Will you raise a glass to chamarré?
By Harry Wallop, Business Correspondent
(Filed: 23/06/2006)

A start-up company, backed by the French government, is launching a revolutionary wine, specifically tailored for British supermarkets in an attempt to stem the crisis in the French wine industry.

Chamarré, a branded French wine, has hit the shelves of Morrisons and Somerfield this week and the company is in negotiations with Sainsbury's. If it meets all its targets the brand could become one of the top 20 best-selling wines in the UK within five years, selling 12m bottles a year.

However, the wine has horrified many in France because it abandons the age-old concept of terroir - the belief that a wine's flavour is linked to where it is grown.


The new Chamarré wines

Those in the UK trade think the idea is one of the few chances the French have of salvaging sales of their wine, which continued to suffer last year despite a buoyant market for wine in the UK.

Brian Howard, the founder of research company Wine Intelligence, said: "It's very innovative.

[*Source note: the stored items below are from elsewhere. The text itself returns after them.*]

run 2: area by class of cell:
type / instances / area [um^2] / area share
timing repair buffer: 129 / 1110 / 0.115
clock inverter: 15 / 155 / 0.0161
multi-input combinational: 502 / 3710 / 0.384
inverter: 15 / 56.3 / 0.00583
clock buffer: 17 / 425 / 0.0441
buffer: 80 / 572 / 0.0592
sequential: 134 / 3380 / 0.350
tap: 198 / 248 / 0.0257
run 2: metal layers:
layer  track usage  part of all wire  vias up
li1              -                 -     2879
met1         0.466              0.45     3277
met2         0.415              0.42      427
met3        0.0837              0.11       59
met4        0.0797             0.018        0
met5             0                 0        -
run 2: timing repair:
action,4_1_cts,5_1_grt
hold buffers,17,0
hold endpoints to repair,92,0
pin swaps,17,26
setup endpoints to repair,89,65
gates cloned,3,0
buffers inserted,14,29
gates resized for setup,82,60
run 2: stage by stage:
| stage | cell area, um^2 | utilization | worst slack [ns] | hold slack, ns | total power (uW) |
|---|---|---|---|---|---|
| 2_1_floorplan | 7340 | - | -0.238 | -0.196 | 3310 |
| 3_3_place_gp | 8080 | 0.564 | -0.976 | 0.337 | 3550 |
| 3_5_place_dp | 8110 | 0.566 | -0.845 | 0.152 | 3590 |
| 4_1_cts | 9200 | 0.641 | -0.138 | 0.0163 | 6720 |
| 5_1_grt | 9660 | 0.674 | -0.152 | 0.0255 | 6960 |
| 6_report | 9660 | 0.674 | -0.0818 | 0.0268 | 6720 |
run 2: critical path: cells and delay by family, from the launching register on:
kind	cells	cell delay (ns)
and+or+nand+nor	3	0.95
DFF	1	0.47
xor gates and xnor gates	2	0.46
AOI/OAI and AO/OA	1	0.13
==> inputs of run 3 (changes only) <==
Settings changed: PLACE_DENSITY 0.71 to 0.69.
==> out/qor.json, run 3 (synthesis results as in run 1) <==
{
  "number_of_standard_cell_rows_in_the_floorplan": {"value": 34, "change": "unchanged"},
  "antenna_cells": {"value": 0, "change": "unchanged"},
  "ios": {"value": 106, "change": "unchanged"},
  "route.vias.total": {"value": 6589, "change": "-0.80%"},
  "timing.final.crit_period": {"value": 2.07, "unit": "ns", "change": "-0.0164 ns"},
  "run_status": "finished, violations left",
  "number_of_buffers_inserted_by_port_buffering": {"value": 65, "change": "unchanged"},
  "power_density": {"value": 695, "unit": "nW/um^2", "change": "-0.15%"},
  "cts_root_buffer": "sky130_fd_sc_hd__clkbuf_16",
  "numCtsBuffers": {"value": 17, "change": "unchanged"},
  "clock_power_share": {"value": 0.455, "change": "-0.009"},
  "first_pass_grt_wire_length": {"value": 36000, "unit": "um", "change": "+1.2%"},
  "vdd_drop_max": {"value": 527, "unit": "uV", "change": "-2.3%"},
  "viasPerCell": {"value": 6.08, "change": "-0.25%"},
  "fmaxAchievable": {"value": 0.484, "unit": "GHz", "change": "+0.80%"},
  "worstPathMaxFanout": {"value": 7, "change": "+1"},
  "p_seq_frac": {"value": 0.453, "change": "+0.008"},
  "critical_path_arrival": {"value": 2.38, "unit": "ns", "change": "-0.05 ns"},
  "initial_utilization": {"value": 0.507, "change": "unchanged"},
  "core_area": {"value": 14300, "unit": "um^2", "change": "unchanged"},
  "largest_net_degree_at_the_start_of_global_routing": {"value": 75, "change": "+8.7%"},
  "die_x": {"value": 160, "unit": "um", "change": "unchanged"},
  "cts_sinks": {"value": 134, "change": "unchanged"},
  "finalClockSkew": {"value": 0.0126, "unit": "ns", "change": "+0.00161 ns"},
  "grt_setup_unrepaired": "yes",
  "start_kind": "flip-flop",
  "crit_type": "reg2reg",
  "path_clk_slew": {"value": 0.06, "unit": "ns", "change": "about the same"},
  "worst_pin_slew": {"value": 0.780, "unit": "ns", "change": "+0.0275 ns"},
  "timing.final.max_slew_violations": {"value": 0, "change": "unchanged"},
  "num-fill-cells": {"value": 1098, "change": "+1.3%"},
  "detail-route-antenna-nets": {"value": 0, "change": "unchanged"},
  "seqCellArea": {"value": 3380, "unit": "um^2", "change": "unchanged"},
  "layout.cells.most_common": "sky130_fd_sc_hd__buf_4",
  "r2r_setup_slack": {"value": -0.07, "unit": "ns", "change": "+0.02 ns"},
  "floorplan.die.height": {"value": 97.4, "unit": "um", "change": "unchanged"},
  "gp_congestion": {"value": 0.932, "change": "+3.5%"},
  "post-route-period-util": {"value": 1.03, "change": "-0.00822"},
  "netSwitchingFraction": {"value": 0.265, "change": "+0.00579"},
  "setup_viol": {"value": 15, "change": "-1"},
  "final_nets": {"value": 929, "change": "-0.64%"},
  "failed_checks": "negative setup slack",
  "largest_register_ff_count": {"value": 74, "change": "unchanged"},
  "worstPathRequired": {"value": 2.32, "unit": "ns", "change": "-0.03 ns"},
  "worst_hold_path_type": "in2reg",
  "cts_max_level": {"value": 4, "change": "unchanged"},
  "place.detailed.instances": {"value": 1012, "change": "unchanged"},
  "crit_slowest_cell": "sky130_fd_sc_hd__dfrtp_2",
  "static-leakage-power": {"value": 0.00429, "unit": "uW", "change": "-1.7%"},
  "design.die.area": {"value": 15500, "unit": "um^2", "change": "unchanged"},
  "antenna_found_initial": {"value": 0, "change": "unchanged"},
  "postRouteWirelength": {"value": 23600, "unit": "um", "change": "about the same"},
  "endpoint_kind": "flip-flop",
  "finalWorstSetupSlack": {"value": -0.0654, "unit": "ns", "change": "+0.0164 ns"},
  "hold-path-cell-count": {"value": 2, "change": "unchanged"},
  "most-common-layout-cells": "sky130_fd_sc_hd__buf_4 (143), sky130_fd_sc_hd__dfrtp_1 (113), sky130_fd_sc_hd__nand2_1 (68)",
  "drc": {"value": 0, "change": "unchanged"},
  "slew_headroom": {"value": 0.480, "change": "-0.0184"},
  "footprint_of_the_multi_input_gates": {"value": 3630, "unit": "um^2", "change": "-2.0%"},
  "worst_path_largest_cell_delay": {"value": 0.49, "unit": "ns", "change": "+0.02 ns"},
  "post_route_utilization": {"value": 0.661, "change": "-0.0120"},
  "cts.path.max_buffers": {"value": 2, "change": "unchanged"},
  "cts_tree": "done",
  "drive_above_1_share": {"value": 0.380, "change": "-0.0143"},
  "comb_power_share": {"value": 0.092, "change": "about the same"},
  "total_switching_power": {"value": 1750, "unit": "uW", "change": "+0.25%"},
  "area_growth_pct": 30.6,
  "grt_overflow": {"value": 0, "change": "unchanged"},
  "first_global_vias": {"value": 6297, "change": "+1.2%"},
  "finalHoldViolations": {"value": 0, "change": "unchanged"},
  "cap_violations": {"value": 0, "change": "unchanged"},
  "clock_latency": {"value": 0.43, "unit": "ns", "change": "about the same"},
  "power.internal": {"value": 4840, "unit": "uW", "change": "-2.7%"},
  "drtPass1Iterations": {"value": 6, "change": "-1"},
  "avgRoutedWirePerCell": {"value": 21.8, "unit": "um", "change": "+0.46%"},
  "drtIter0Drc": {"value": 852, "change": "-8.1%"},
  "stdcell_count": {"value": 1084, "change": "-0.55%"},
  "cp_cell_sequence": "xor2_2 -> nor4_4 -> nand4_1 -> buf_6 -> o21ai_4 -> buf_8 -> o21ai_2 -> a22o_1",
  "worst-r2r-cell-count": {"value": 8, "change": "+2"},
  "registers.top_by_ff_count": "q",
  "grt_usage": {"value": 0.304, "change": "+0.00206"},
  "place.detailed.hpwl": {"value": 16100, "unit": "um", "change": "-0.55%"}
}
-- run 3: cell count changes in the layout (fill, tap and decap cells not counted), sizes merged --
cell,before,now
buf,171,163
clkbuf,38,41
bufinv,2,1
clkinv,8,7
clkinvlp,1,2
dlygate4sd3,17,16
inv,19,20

It follows the big New World producers, and it's turning the established Old World model upside down."

The company behind the wine, OVS, is sourcing its wine from 15,000 cooperative growers, who are the company's main shareholders, alongside the founder, Pascal Renaudat, who has invested €400,000 (£275,000) into the venture.

The French government has injected €1.5m into OVS and French banks have lent it €5m. Next year it will look for new investors to help fund its marketing and a push into the United States. A Miami office was opened this week.

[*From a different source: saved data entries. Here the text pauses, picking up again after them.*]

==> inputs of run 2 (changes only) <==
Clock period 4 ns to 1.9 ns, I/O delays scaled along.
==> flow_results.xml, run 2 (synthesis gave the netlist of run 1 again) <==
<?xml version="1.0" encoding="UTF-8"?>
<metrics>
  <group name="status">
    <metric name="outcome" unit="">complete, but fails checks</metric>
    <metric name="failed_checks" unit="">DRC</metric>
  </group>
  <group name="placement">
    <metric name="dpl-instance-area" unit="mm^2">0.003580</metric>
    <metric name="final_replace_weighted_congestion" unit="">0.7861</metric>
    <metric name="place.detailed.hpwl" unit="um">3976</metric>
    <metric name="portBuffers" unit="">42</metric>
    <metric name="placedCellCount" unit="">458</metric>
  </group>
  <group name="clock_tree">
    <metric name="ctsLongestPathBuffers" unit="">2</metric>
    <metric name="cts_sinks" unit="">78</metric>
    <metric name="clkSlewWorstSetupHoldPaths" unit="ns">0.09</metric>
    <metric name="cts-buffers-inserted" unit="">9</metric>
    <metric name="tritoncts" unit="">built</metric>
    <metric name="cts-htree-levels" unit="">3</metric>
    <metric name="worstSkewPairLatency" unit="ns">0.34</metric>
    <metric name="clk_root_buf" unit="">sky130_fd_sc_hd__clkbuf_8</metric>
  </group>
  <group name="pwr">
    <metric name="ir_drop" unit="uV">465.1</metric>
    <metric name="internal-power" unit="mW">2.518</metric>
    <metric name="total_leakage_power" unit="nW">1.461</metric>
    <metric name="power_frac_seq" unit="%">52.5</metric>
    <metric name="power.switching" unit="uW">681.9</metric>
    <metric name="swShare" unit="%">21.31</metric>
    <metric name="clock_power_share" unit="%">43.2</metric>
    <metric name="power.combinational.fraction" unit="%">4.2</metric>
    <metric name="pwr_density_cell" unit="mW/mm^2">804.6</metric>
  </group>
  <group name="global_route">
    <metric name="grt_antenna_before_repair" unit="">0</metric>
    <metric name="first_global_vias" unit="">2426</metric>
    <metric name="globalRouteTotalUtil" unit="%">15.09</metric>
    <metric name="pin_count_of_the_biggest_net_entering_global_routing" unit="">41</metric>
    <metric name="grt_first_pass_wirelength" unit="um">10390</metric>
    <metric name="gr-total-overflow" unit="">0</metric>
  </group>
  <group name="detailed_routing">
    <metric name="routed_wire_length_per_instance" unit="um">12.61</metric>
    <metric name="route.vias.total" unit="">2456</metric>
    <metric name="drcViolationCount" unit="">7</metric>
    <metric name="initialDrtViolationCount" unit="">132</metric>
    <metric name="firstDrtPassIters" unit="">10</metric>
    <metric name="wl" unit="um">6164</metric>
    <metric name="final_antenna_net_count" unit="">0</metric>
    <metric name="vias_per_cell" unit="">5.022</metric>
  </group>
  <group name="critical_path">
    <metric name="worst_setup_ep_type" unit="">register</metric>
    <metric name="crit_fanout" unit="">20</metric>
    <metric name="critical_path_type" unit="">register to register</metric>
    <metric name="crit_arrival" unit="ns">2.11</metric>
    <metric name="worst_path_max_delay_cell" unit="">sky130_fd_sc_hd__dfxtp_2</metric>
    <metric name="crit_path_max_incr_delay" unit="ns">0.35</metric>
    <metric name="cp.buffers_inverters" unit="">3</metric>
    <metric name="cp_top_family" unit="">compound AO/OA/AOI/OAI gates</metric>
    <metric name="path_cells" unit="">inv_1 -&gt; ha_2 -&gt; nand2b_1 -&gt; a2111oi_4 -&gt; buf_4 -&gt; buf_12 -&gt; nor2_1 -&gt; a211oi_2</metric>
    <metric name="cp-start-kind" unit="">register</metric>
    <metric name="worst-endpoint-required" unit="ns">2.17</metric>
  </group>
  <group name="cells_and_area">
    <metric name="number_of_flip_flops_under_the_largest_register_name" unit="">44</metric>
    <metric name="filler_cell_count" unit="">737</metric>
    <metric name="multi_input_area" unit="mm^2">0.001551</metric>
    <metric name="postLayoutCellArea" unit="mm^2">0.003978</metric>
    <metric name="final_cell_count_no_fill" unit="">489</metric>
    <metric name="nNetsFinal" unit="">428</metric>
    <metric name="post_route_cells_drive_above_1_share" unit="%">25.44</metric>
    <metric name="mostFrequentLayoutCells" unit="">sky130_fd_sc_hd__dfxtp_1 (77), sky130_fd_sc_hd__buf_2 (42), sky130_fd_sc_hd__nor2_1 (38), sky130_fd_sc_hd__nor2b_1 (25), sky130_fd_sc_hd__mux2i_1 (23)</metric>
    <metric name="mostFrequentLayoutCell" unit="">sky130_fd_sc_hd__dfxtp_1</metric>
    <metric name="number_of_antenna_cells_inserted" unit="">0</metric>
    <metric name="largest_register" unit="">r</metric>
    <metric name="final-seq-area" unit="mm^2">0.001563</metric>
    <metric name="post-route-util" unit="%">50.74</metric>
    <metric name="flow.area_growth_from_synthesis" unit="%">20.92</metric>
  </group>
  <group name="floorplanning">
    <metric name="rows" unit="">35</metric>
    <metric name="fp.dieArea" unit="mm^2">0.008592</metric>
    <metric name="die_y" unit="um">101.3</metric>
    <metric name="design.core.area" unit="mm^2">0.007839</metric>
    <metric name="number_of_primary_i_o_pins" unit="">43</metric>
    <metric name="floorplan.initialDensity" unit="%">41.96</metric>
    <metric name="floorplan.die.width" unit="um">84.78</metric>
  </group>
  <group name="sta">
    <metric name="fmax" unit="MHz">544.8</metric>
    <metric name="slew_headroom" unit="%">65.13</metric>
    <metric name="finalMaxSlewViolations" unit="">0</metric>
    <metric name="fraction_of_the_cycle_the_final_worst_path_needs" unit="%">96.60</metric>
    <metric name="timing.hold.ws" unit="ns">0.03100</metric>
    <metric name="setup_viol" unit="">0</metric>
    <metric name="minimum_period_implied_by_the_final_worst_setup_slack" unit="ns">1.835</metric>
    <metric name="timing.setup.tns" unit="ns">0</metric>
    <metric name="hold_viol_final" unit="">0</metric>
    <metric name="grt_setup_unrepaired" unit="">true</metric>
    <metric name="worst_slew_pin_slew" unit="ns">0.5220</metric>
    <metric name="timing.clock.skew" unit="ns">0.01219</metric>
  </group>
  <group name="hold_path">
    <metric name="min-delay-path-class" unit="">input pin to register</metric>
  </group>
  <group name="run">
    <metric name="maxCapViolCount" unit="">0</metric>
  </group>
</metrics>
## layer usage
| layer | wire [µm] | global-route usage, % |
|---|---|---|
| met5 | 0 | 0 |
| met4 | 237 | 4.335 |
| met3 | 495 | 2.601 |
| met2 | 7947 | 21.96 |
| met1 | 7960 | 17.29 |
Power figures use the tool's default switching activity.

Vincent Norguet, the export manager of OVS, said: "There is a big crisis in the French wine industry. Our growers realise they need to create a brand to compete with the New World producers."

The wine is based on single grape types - varietals - rather than locality, and 400,000 bottles have been shipped to the UK, where they will sell at slightly premium prices.

A bottle of chardonnay-sauvignon, for instance, is on sale for £4.99 in Somerfield, compared to the average bottle of still wine in the UK, which sells for £3.97.

Angela Mount, the senior wine buyer at Somerfield, said that despite booming sales of wine at the supermarket, which increased on a like-for-like basis by 7.2pc last year, French wine sales remain static.
The only two French wines that make it into the top 20 best-selling wines in the UK are JP Chenet and Piat D'Or.

The only French wines in the UK top 20 are Piat D’Or and JP Chenet, while sales of New World wine are soaring

Both these brands are controlled by established companies, with Piat D'Or owned by global drinks giant Diageo. What makes chamarré so risky is that OVS is a complete start-up.

Ms Mount said: "Nothing is more terrifying for customers to be presented with a wall of wine. Once you are out of the comfort zone of claret and Chateauneuf-du-Pape, the mainstream consumer is lost. "In the past the French wine producers have been very poor at giving information about their wines. Chamarré changes that, we hope."

Many across the Channel are sceptical. Jean Pierre de Smet, who runs Domaine de l'Arlot, one of the top Burgundy estates, said: "I'm not sure it is a very good idea to go that way. We should stick with our specifities. We shouldn't follow what is going on in Chile.

OVS claims France needs to wake up to the realities of a market in severe trouble. The market has been hammered by over-production and falling demand, with swathes of French youth abandoning wine in favour of alcopops. Yesterday, the EU introduced drastic plans to offer money to wine growers to grub up their vines.